Pour les Pekuakamiulnuatsh (Ilnuatsh de la communauté de Mashteuiatsh), les rivières du Lac-Saint-Jean sont plus que des cours d’eau, ce sont des voies de circulation ancestrales. Notre histoire et notre mode de vie tournent autour du Pekuakami (lac Saint-Jean) et de ses tributaires.

Notre peuple, qui occupe le vaste territoire qui s’étend au-delà des bassins versants du Pekuakami depuis des millénaires, a toujours utilisé les rivières comme voies de circulation. Ce sont nos autoroutes ! Jadis, c’était le principal moyen dont nous disposions pour nous déplacer vers nos territoires de chasse, à l’automne, et revenir au lac, le printemps venu.

Les familles quittaient la communauté à l’automne dans leurs embarcations pour remonter les grandes rivières autour du lac (Mistassini, Mistassibi, Péribonka, Ashuapmushuan, Métabetchouane, etc.). Au fil des rivières, les familles se séparaient au fur et à mesure qu’elles atteignaient le territoire de chasse familial.

Ces expéditions étaient longues et ardues. Je me souviens des histoires de mon grand-père qui me racontait que cela leur prenait deux mois pour se rendre sur le territoire de chasse familiale à la tête de la rivière Mistassini. À chaque portion de rivière, les hommes faisaient un premier voyage, pour transporter une bonne partie des bagages et préparer le campement. Puis il revenait chercher la famille et remontait la même portion de rivière le lendemain. Le voyage était long, mais il se faisait calmement, en prenant soin de récolter tranquillement des provisions pour les longs mois d’hiver.

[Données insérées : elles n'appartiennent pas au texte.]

**config.mk**
```make
export PLATFORM = sky130hd
export DESIGN_NAME = pulse_peak_rate_meter_unit_flat
export DESIGN_NICKNAME = d
export VERILOG_FILES = /design/src/sv/ppr_pkg.sv /design/src/sv/ppr_if.sv /design/src/sv/pulse_peak_rate_meter_unit.sv /design/src/sv/ppr_peak_track.sv /design/src/sv/ppr_serial_div.sv /design/src/sv/ppr_rate_seq.sv /design/src/flat_wrapper.sv
export SDC_FILE = /design/constraint.sdc
export NUM_CORES = 1
export LEC_CHECK = 0
export BUFFER_PORTS_ARGS = -buffer_cell sky130_fd_sc_hd__buf_4
export CORE_AREA = 2 2 165 200
export CTS_CLUSTER_DIAMETER = 40
export DETAILED_ROUTE_END_ITERATION = 16
export DIE_AREA = 0 0 167 202
export PLACE_DENSITY = 0.79
export SETUP_SLACK_MARGIN = 0.3
export SYNTH_ARGS = -nofsm -noshare
export SYNTH_HDL_FRONTEND = slang
export SYNTH_SLANG_ARGS = --single-unit
export TNS_END_PERCENT = 50
```
**constraint.sdc**
```tcl
create_clock -name clock -period 9.05 [get_ports clock]
set_clock_uncertainty 0.15 [all_clocks]
set_input_delay 0.4525 -clock clock [delete_from_list [all_inputs] [get_ports clock]]
set_output_delay 0.4525 -clock clock [all_outputs]
set_load 0.05 [all_outputs]
```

Les portages étaient nombreux sur ces cours d’eau tumultueux. D’ailleurs, plusieurs rapides importants portent encore aujourd’hui les traces d’anciens portages. La prochaine fois que vous naviguerez sur les rivières autour du lac, ouvrez l’œil, vous pourriez découvrir des traces de ces sentiers, qui sont encore visibles.

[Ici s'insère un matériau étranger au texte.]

**src/rtl/core/can_bus_arbiter_with_rx_queues_unit_assert.svh**
```systemverilog
// assertion macros shared by the can bus arbiter modules
`ifndef CAN_BUS_ARBITER_WITH_RX_QUEUES_UNIT_ASSERT_SVH
`define CAN_BUS_ARBITER_WITH_RX_QUEUES_UNIT_ASSERT_SVH
// property checked on every clock edge outside reset
`define CBA_ASSERT(label, prop, msg) \
  label: assert property (@(posedge clk_i) disable iff (!rst_ni) (prop)) else $error(msg);
// same-cycle implication checked on every clock edge outside reset
`define CBA_ASSERT_IMP(label, ante, cons, msg) \
  label: assert property (@(posedge clk_i) disable iff (!rst_ni) (ante) |-> (cons)) \
    else $error(msg);
`endif

```
**src/rtl/core/cba_pkg.sv**
```systemverilog
// shared types and constants of the can bus arbiter
`timescale 1ns / 1ps
package cba_pkg;
  localparam int NodeSlots    = 4;
  localparam int PendDepth    = 16;
  localparam int RxDepth      = 8;
  localparam int SlotW        = $clog2(NodeSlots);
  localparam int PendIdxW     = $clog2(PendDepth);
  localparam int PendCntW     = $clog2(PendDepth + 1);
  localparam int RxIdxW       = $clog2(RxDepth);
  localparam int RxCntW       = $clog2(RxDepth + 1);
  localparam int IdentW       = 29;

  localparam logic [1:0] FuncSubmit  = 2'd0;
  localparam logic [1:0] FuncArb     = 2'd1;
  localparam logic [1:0] FuncReceive = 2'd2;

  localparam logic [2:0] CfgMask = 3'd4;

  typedef struct packed {
    logic [IdentW-1:0] ident;
    logic [3:0]        len;
    logic [63:0]       payload;
    logic [7:0]        sender;
  } frame_t;

  // controller to datapath
  typedef struct packed {
    logic load;        // latch request
    logic pend_rd;     // read pending entry at scan index
    logic scan_cmp;    // compare read entry with best
    logic shift;       // shift pending entry down
    logic pend_wr;     // append request frame
    logic pend_dec;
    logic rx_wr;       // write best frame into slot fifo
    logic rx_rd;       // read head of slot fifo
    logic rx_pop;
    logic [SlotW-1:0] slot;
    logic [PendIdxW-1:0] idx;
    logic set_ok;
    logic clr_ok;
    logic show_rx;     // show rx read data on result
    logic done;
  } cmd_t;

  // datapath to controller
  typedef struct packed {
    logic [PendCntW-1:0] pend_count;
    logic [PendIdxW-1:0] best_idx;
    logic [NodeSlots-1:0] active;
    logic [NodeSlots-1:0] is_sender;
    logic [NodeSlots-1:0] rx_full;
    logic [NodeSlots-1:0] rx_empty;
    logic                 hit;
    logic [SlotW-1:0]     hit_slot;
    logic                 len_ok;
    logic [1:0]           func;
  } sts_t;
endpackage

```
**src/rtl/core/cba_ctrl.sv**
```systemverilog
// sequencer for submit, arbitration scan, shift, delivery and receive
`timescale 1ns / 1ps
module cba_ctrl (
  input  logic            clk_i,
  input  logic            rst_ni,
  input  logic            start_i,
  output logic            busy_o,
  input  cba_pkg::sts_t   sts_i,
  output cba_pkg::cmd_t   cmd_o
);
  import cba_pkg::*;

  typedef enum logic [2:0] {
    StIdle, StDecode, StScan, StShift, StDeliver, StRxRead, StDone
  } state_e;

  state_e               state_q;
  logic [PendIdxW:0]    cnt_q;
  logic [SlotW:0]       slot_q;

  always_ff @(posedge clk_i or negedge rst_ni) begin
    if (!rst_ni) begin
      state_q <= StIdle;
      cnt_q   <= '0;
      slot_q  <= '0;
    end else begin
      case (state_q)
        StIdle: begin
          if (start_i) state_q <= StDecode;
        end
        StDecode: begin
          cnt_q  <= (PendIdxW+1)'(1);
          slot_q <= '0;
          case (sts_i.func)
            FuncArb: state_q <= (sts_i.pend_count != '0) ? StScan : StDone;
            FuncReceive: state_q <= (sts_i.hit && !sts_i.rx_empty[sts_i.hit_slot]) ?
                                    StRxRead : StDone;
            default: state_q <= StDone;
          endcase
        end
        StScan: begin
          // one entry compared a cycle, each on data read in the cycle before; a
          // closing step past the last compare lets it land before the winner is taken
          if ({1'b0, cnt_q} > (PendCntW+1)'(sts_i.pend_count)) begin
            state_q <= StShift;
            cnt_q   <= {1'b0, sts_i.best_idx};
          end else begin
            cnt_q <= cnt_q + 1'b1;
          end
        end
        StShift: begin
          if ({1'b0, cnt_q} + 1'b1 >= (PendCntW+1)'(sts_i.pend_count)) begin
            state_q <= StDeliver;
          end else begin
            cnt_q <= cnt_q + 1'b1;
          end
        end
        StDeliver: begin
          if (slot_q == (SlotW+1)'(NodeSlots)) begin
            state_q <= StDone;
          end else if (sts_i.active[slot_q[SlotW-1:0]] &&
                       !sts_i.is_sender[slot_q[SlotW-1:0]] &&
                       sts_i.rx_full[slot_q[SlotW-1:0]]) begin
            state_q <= StDone;
          end else begin
            slot_q <= slot_q + 1'b1;
          end
        end
        StRxRead: state_q <= StDone;
        StDone:   state_q <= StIdle;
        default:  state_q <= StIdle;
      endcase
    end
  end

  logic [SlotW-1:0] cur_slot;
  logic             deliver_here;
  assign cur_slot     = slot_q[SlotW-1:0];
  assign deliver_here = (state_q == StDeliver) && (slot_q != (SlotW+1)'(NodeSlots)) &&
                        sts_i.active[cur_slot] && !sts_i.is_sender[cur_slot];

  always_comb begin
    cmd_o          = '0;
    cmd_o.load     = (state_q == StIdle) && start_i;
    cmd_o.slot     = cur_slot;
    cmd_o.idx      = cnt_q[PendIdxW-1:0];
    cmd_o.done     = (state_q == StDone);
    case (state_q)
      StDecode: begin
        cmd_o.clr_ok = 1'b1;
        if (sts_i.func == FuncSubmit && sts_i.len_ok && sts_i.hit &&
            sts_i.pend_count < PendCntW'(PendDepth)) begin
          cmd_o.pend_wr = 1'b1;
          cmd_o.set_ok  = 1'b1;
        end
        cmd_o.pend_rd = 1'b1;
        cmd_o.idx     = '0;
      end
      StScan: begin
        if ({1'b0, cnt_q} <= (PendCntW+1)'(sts_i.pend_count)) begin
          cmd_o.scan_cmp = 1'b1;
          cmd_o.pend_rd  = 1'b1;
        end
      end
      StShift: begin
        if ({1'b0, cnt_q} + 1'b1 < (PendCntW+1)'(sts_i.pend_count)) cmd_o.shift = 1'b1;
        else begin
          cmd_o.pend_dec = 1'b1;
          cmd_o.set_ok   = 1'b1;
        end
      end
      StDeliver: begin
        if (deliver_here) begin
          if (sts_i.rx_full[cur_slot]) cmd_o.clr_ok = 1'b1;
          else cmd_o.rx_wr = 1'b1;
        end
      end
      StRxRead: begin
        cmd_o.rx_pop    = 1'b1;
        cmd_o.set_ok    = 1'b1;
        cmd_o.show_rx   = 1'b1;
        cmd_o.slot      = sts_i.hit_slot;
      end
      default: ;
    endcase
    if (state_q == StDecode) cmd_o.rx_rd = 1'b1;
    if (state_q == StDecode) cmd_o.slot  = sts_i.hit_slot;
  end

  assign busy_o = (state_q != StIdle);

  `include "can_bus_arbiter_with_rx_queues_unit_assert.svh"
  `CBA_ASSERT_IMP(a_done_from_busy, cmd_o.done, $past(busy_o), "done without work")
  `CBA_ASSERT(a_no_wr_and_pop, !(cmd_o.rx_wr && cmd_o.rx_pop), "fifo write and pop")
  `CBA_ASSERT(a_load_idle, cmd_o.load |=> busy_o, "load did not start work")
endmodule

```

Aujourd’hui encore, les familles Ilnuatsh occupent et descendent certaines portions de rivières, les grands-parents perpétuent la transmission orale, en racontant aux plus jeunes leurs aventures et histoires vécues sur le territoire. À chaque année encore, une descente de rivière est organisée par communauté pour faire vivre l’expérience aux membres de la Première Nation pour commémorer la culture et le patrimoine qui nous a été légué.

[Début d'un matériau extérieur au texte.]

==> config.mk <==
export PLATFORM = sky130hd
export DESIGN_NAME = touch_grid_debounce_long_press_unit
export DESIGN_NICKNAME = d
export VERILOG_FILES = /design/src/sv/tgdlp_pkg.sv /design/src/sv/tgdlp_ctrl.sv /design/src/sv/tgdlp_dp.sv /design/src/sv/touch_grid_debounce_long_press_unit.sv
export SDC_FILE = /design/constraint.sdc
export NUM_CORES = 1
export LEC_CHECK = 0
export BUFFER_PORTS_ARGS = -buffer_cell sky130_fd_sc_hd__buf_2
export CORE_ASPECT_RATIO = 2
export CORE_MARGIN = 4
export CORE_UTILIZATION = 56
export CTS_BUF_LIST = sky130_fd_sc_hd__clkbuf_8
export DETAILED_ROUTE_END_ITERATION = 7
export PLACE_DENSITY = 0.83
export SYNTH_ARGS = -nofsm -noshare
export SYNTH_HDL_FRONTEND = slang
export SYNTH_SLANG_ARGS = --single-unit
==> constraint.sdc <==
create_clock -name clk_i -period 5.34 [get_ports clk_i]
set_input_delay 1.068 -clock clk_i [delete_from_list [all_inputs] [get_ports clk_i]]
set_output_delay 1.068 -clock clk_i [all_outputs]
set_load 0.1 [all_outputs]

Ce qui a changé, c’est la rapidité avec laquelle nous sommes capables d’atteindre nos territoires de chasse.  De nos jours, nous sommes en mesure d’effectuer le trajet en une journée. La distance est la même, mais les routes qui se sont développées au fil des décennies et surtout les moyens de transport facilitent grandement l’accès à ces zones éloignées.

Si vous voulez en apprendre davantage sur l’histoire et la culture des Pekuakamiulnuatsh, je vous invite à profiter de votre passage au Lac-Saint-Jean pour visiter le Musée amérindien de Mashteuiatsh, vous y verrez toute la richesse de notre histoire millénaire.